Consider the function (coming from a joint probability density): $$f(x,y) = \frac{1}{y}e^{-y-\frac{x}{y}}.$$

I want to evaluate the definite integral (marginal): $$F(x) = \int_0^\infty f(x,y)\,dy.$$

It is very hard to find a primitive in $y$, so what I did was the following workaround: $$\int f(x,y)\,dx = -e^{-y-\frac{x}{y}}.$$

So if we let $g(x,y):= -e^{-y-\frac{x}{y}}$, we can write: $$f(x,y) = \frac{\partial g}{\partial x}(x,y).$$

Therefore: $$F(x) = \int_0^\infty \frac{\partial g}{\partial x}(x,y)\,dy.$$

Now the trick was: can we move the derivation out of the integral? Under what assumptions? If that were the case, we could write: $$F(x) = \frac{d}{dx} \int_0^\infty g(x,y)\,dy,$$

which can be calculated in terms of Bessel functions:

$$F(x) = \frac{d}{dx} \int_0^\infty -e^{-y-\frac{x}{y}}\,dy = -\frac{d}{dx} \big(2\sqrt{x}\,K_1(2\sqrt{x})\big).$$

Deriving: $$F(x) = K_0(2\sqrt{x}) - \frac{1}{\sqrt{x}}\,K_1(2\sqrt{x})+K_2(2\sqrt{x}).$$

(The last two passages according to Wolfram Alpha, for $x\ge 0$.) The $K_n$ should be the "modified Bessel functions of the 2nd kind".
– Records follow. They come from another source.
`src/rtl/write_buffered_if.sv`:
```
// -----------------------------------------------------------------------------
// write_buffered_if
//   Bundles the execute-side result bus, the memory store port and the
//   architectural state outputs of the buffered write-back stage.
//
//   Execute side : in_valid, in_pc, in_adjustment, in_dest_value,
//                  in_destination, in_dest_is_memory, in_has_flushed -> stage
//                  in_hold                                           <- stage
//   Memory side  : mem_address, mem_data, mem_write                  <- stage
//                  mem_ready                                         -> stage
//   State        : output_registers, has_flushed, drained            <- stage
//
//   Modports: slave  = the write-back stage
//             master = whatever drives execute results and serves memory
// -----------------------------------------------------------------------------
interface write_buffered_if #(
  parameter int unsigned WIDTH = 32,
  parameter int unsigned NR    = 16
);
  localparam int unsigned RW = $clog2(NR);

  logic                 in_valid;
  logic [WIDTH-1:0]     in_pc;
  logic [WIDTH-1:0]     in_adjustment;
  logic [WIDTH-1:0]     in_dest_value;
  logic [RW-1:0]        in_destination;
  logic                 in_dest_is_memory;
  logic                 in_has_flushed;
  logic                 in_hold;

  logic [WIDTH-1:0]     mem_address;
  logic [WIDTH-1:0]     mem_data;
  logic                 mem_write;
  logic                 mem_ready;

  logic [NR*WIDTH-1:0]  output_registers;
  logic                 has_flushed;
  logic                 drained;

  modport slave (
    input  in_valid, in_pc, in_adjustment, in_dest_value, in_destination,
           in_dest_is_memory, in_has_flushed, mem_ready,
    output in_hold, mem_address, mem_data, mem_write,
           output_registers, has_flushed, drained
  );

  modport master (
    output in_valid, in_pc, in_adjustment, in_dest_value, in_destination,
           in_dest_is_memory, in_has_flushed, mem_ready,
    input  in_hold, mem_address, mem_data, mem_write,
           output_registers, has_flushed, drained
  );
endinterface

```
`src/rtl/write_buffered.sv`:
```
// -----------------------------------------------------------------------------
// write_buffered
//   Write-back stage with a DEPTH-entry store buffer. Accepted execute results
//   commit to the register file and PC; stores are queued in a FIFO that drains
//   to memory on its own, so execute only stalls when a store meets a full
//   buffer that is not popping this cycle.
//
//   Ports:
//     clock  - rising-edge clock
//     reset  - synchronous, active-high; also discards queued stores
//     bus    - write_buffered_if.slave (execute bus, memory port, state)
//
//   Parameters: WIDTH, NR (r0 reads as zero), PC_INDEX, DEPTH (>=1, any
//   value), RESET_PC.
// -----------------------------------------------------------------------------
module write_buffered #(
  parameter int unsigned       WIDTH    = 32,
  parameter int unsigned       NR       = 16,
  parameter int unsigned       PC_INDEX = NR - 1,
  parameter int unsigned       DEPTH    = 4,
  parameter logic [WIDTH-1:0]  RESET_PC = '0
) (
  input logic             clock,
  input logic             reset,
  write_buffered_if.slave bus
);

  localparam int unsigned RW = $clog2(NR);
  localparam int unsigned PW = (DEPTH > 1) ? $clog2(DEPTH) : 1;
  localparam int unsigned CW = $clog2(DEPTH + 1);

  typedef logic [WIDTH-1:0] word_t;
  typedef logic [PW-1:0]    ptr_t;
  typedef logic [CW-1:0]    cnt_t;

  typedef struct packed {
    word_t addr;
    word_t data;
  } store_t;

  // Explicit wrap so DEPTH need not be a power of two.
  function automatic ptr_t ptr_next(input ptr_t p);
    return (p == ptr_t'(DEPTH - 1)) ? '0 : p + ptr_t'(1);
  endfunction

  // ---------------------------------------------------------------------------
  // State
  // ---------------------------------------------------------------------------
  word_t  regs_q  [NR];
  word_t  regs_d  [NR];
  store_t buf_q   [DEPTH];
  ptr_t   head_q, head_d;
  ptr_t   tail_q, tail_d;
  cnt_t   count_q, count_d;
  logic   has_flushed_q;

  // ---------------------------------------------------------------------------
  // Handshake
  // ---------------------------------------------------------------------------
  logic   full, accept, push, pop, dest_ok;
  word_t  store_data;

  assign full    = (count_q == cnt_t'(DEPTH));
  assign dest_ok = (int'(bus.in_destination) < int'(NR));

  // Holding on mem_ready (not on pop) keeps the execute path free of the
  // head-valid term; when full the head is valid anyway.
  assign bus.in_hold = bus.in_valid & bus.in_dest_is_memory & ~bus.in_has_flushed
                     & full & ~bus.mem_ready;
  assign accept      = bus.in_valid & ~bus.in_hold & ~bus.in_has_flushed;
  assign push        = accept & bus.in_dest_is_memory;
  assign pop         = bus.mem_write & bus.mem_ready;

  // Store data is the register value before this edge; r0 is never written,
  // so it naturally reads as zero.
  assign store_data  = dest_ok ? regs_q[bus.in_destination] : '0;

  // ---------------------------------------------------------------------------
  // Next state
  // ---------------------------------------------------------------------------
  always_comb begin
    // NOTE: every variable gets its default first, so no path can leave one
    // unassigned and infer a latch.
    regs_d  = regs_q;
    head_d  = head_q;
    tail_d  = tail_q;
    count_d = count_q;

    if (accept) begin
      if (!bus.in_dest_is_memory && dest_ok && bus.in_destination != '0)
        regs_d[bus.in_destination] = bus.in_dest_value;
      // A non-store targeting the PC is a branch: its value wins over the
      // sequential increment.
      if (!bus.in_dest_is_memory && bus.in_destination == RW'(PC_INDEX))
        regs_d[PC_INDEX] = bus.in_dest_value;
      else
        regs_d[PC_INDEX] = bus.in_pc + bus.in_adjustment;
    end

    if (push) tail_d = ptr_next(tail_q);
    if (pop)  head_d = ptr_next(head_q);

    unique case ({push, pop})
      2'b10:   count_d = count_q + cnt_t'(1);
      2'b01:   count_d = count_q - cnt_t'(1);
      default: count_d = count_q;
    endcase
  end

  // ---------------------------------------------------------------------------
  // Registers
  // ---------------------------------------------------------------------------
  always_ff @(posedge clock) begin
    // NOTE: sequential state uses non-blocking assignments so every register
    // samples pre-edge values regardless of statement order.
    if (reset) begin
      for (int i = 0; i < int'(NR); i++) regs_q[i] <= '0;
      regs_q[PC_INDEX] <= RESET_PC;
      head_q           <= '0;
      tail_q           <= '0;
      count_q          <= '0;
      has_flushed_q    <= 1'b0;
    end else begin
      regs_q           <= regs_d;
      head_q           <= head_d;
      tail_q           <= tail_d;
      count_q          <= count_d;
      has_flushed_q    <= bus.in_valid & bus.in_has_flushed;
    end
  end

  // NOTE: the buffer storage is not reset; an entry is only observable once
  // count says it is valid, and the memory outputs are gated on that.
  always_ff @(posedge clock) begin
    if (push) buf_q[tail_q] <= '{addr: bus.in_dest_value, data: store_data};
  end

  // ---------------------------------------------------------------------------
  // Outputs: all driven from registers, no input-to-output path.
  // ---------------------------------------------------------------------------
  assign bus.mem_write   = (count_q != '0);
  assign bus.mem_address = bus.mem_write ? buf_q[head_q].addr : '0;
  assign bus.mem_data    = bus.mem_write ? buf_q[head_q].data : '0;
  assign bus.drained     = (count_q == '0);
  assign bus.has_flushed = has_flushed_q;

  always_comb begin
    bus.output_registers = '0;
    for (int i = 0; i < int'(NR); i++)
      bus.output_registers[i*WIDTH +: WIDTH] = regs_q[i];
  end

endmodule
```
`src/flat_wrapper.sv`:
```
// flat-port wrapper written by rule: the top's interface ports become plain ports
module write_buffered_flat 
#(
  parameter int unsigned       WIDTH    = 32,
  parameter int unsigned       NR       = 16,
  parameter int unsigned       PC_INDEX = NR - 1,
  parameter int unsigned       DEPTH    = 4,
  parameter logic [WIDTH-1:0]  RESET_PC = '0
)
  (clock, reset, bus_in_valid, bus_in_pc, bus_in_adjustment, bus_in_dest_value, bus_in_destination, bus_in_dest_is_memory, bus_in_has_flushed, bus_mem_ready, bus_in_hold, bus_mem_address, bus_mem_data, bus_mem_write, bus_output_registers, bus_has_flushed, bus_drained);
  write_buffered_if #(.WIDTH(WIDTH), .NR(NR)) bus_i ();
  input logic clock;
  input logic reset;
  input wire logic [$bits(bus_i.in_valid)-1:0] bus_in_valid;
  input wire logic [$bits(bus_i.in_pc)-1:0] bus_in_pc;
  input wire logic [$bits(bus_i.in_adjustment)-1:0] bus_in_adjustment;
  input wire logic [$bits(bus_i.in_dest_value)-1:0] bus_in_dest_value;
  input wire logic [$bits(bus_i.in_destination)-1:0] bus_in_destination;
  input wire logic [$bits(bus_i.in_dest_is_memory)-1:0] bus_in_dest_is_memory;
  input wire logic [$bits(bus_i.in_has_flushed)-1:0] bus_in_has_flushed;
  input wire logic [$bits(bus_i.mem_ready)-1:0] bus_mem_ready;
  output wire logic [$bits(bus_i.in_hold)-1:0] bus_in_hold;
  output wire logic [$bits(bus_i.mem_address)-1:0] bus_mem_address;
  output wire logic [$bits(bus_i.mem_data)-1:0] bus_mem_data;
  output wire logic [$bits(bus_i.mem_write)-1:0] bus_mem_write;
  output wire logic [$bits(bus_i.output_registers)-1:0] bus_output_registers;
  output wire logic [$bits(bus_i.has_flushed)-1:0] bus_has_flushed;
  output wire logic [$bits(bus_i.drained)-1:0] bus_drained;
  assign bus_i.in_valid = bus_in_valid;
  assign bus_i.in_pc = bus_in_pc;
  assign bus_i.in_adjustment = bus_in_adjustment;
  assign bus_i.in_dest_value = bus_in_dest_value;
  assign bus_i.in_destination = bus_in_destination;
  assign bus_i.in_dest_is_memory = bus_in_dest_is_memory;
  assign bus_i.in_has_flushed = bus_in_has_flushed;
  assign bus_i.mem_ready = bus_mem_ready;
  assign bus_in_hold = bus_i.in_hold;
  assign bus_mem_address = bus_i.mem_address;
  assign bus_mem_data = bus_i.mem_data;
  assign bus_mem_write = bus_i.mem_write;
  assign bus_output_registers = bus_i.output_registers;
  assign bus_has_flushed = bus_i.has_flushed;
  assign bus_drained = bus_i.drained;
  write_buffered #(.WIDTH(WIDTH), .NR(NR), .PC_INDEX(PC_INDEX), .DEPTH(DEPTH), .RESET_PC(RESET_PC)) u_core (.clock(clock), .reset(reset), .bus(bus_i));
endmodule
```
• Is it "legal" to carry the derivative out of the integral sign?
• Are the last two (Wolfram Alpha) passages correct?
• Is there any other way of obtaining $F(x)$? What is the result?

Thanks.

• Thanks! At least one passage is then correct. Interesting thread, that one, btw. – geodude Feb 28 '14 at 22:00
• Does anyone know how to calculate the following integral? - No. Not anyone knows how to calculate this integral. :-) – Lucian Feb 28 '14 at 22:03
• Or does "not anyone" mean "nobody"? Quantifiers in English are cumbersome... – geodude Feb 28 '14 at 22:08

Following the analysis here:

\begin{align} F(x) &= \int_0^{\infty} \frac{dy}{y} e^{-y-\frac{x}{y}}\end{align}

Sub $u=y+\frac{x}{y}$, then

$$y = \frac12 \left (u \pm \sqrt{u^2-4 x}\right )$$ $$dy = \frac12 \left ( 1 \pm \frac{u}{\sqrt{u^2-4 x}} \right ) du$$

Then

\begin{align}F(x) &= \frac1{4 x} \int_{\infty}^{2 \sqrt{x}} du \left ( 1 - \frac{u}{\sqrt{u^2-4 x}} \right )\left (u + \sqrt{u^2-4 x}\right ) e^{-u} \\ &+ \frac1{4 x} \int_{2 \sqrt{x}}^{\infty} du \left ( 1 + \frac{u}{\sqrt{u^2-4 x}} \right )\left (u - \sqrt{u^2-4 x}\right )e^{-u}\\ &= 2 \int_{2 \sqrt{x}}^{\infty} du \frac{e^{-u}}{\sqrt{u^2-4 x}}\\ &= 2 \int_0^{\infty} dv \, e^{-2 \sqrt{x} \cosh{v}}\\ &= 2 K_0(2 \sqrt{x})\end{align}

By using recurrence relations for the $K_n$, we see that the above simple expression is equivalent to the one derived using differentiation under the integral sign.

What you have described is differentiation under the integral sign and the only assumption (I believe) is that $g$ and $\frac{\partial g}{\partial x}$ are continuous.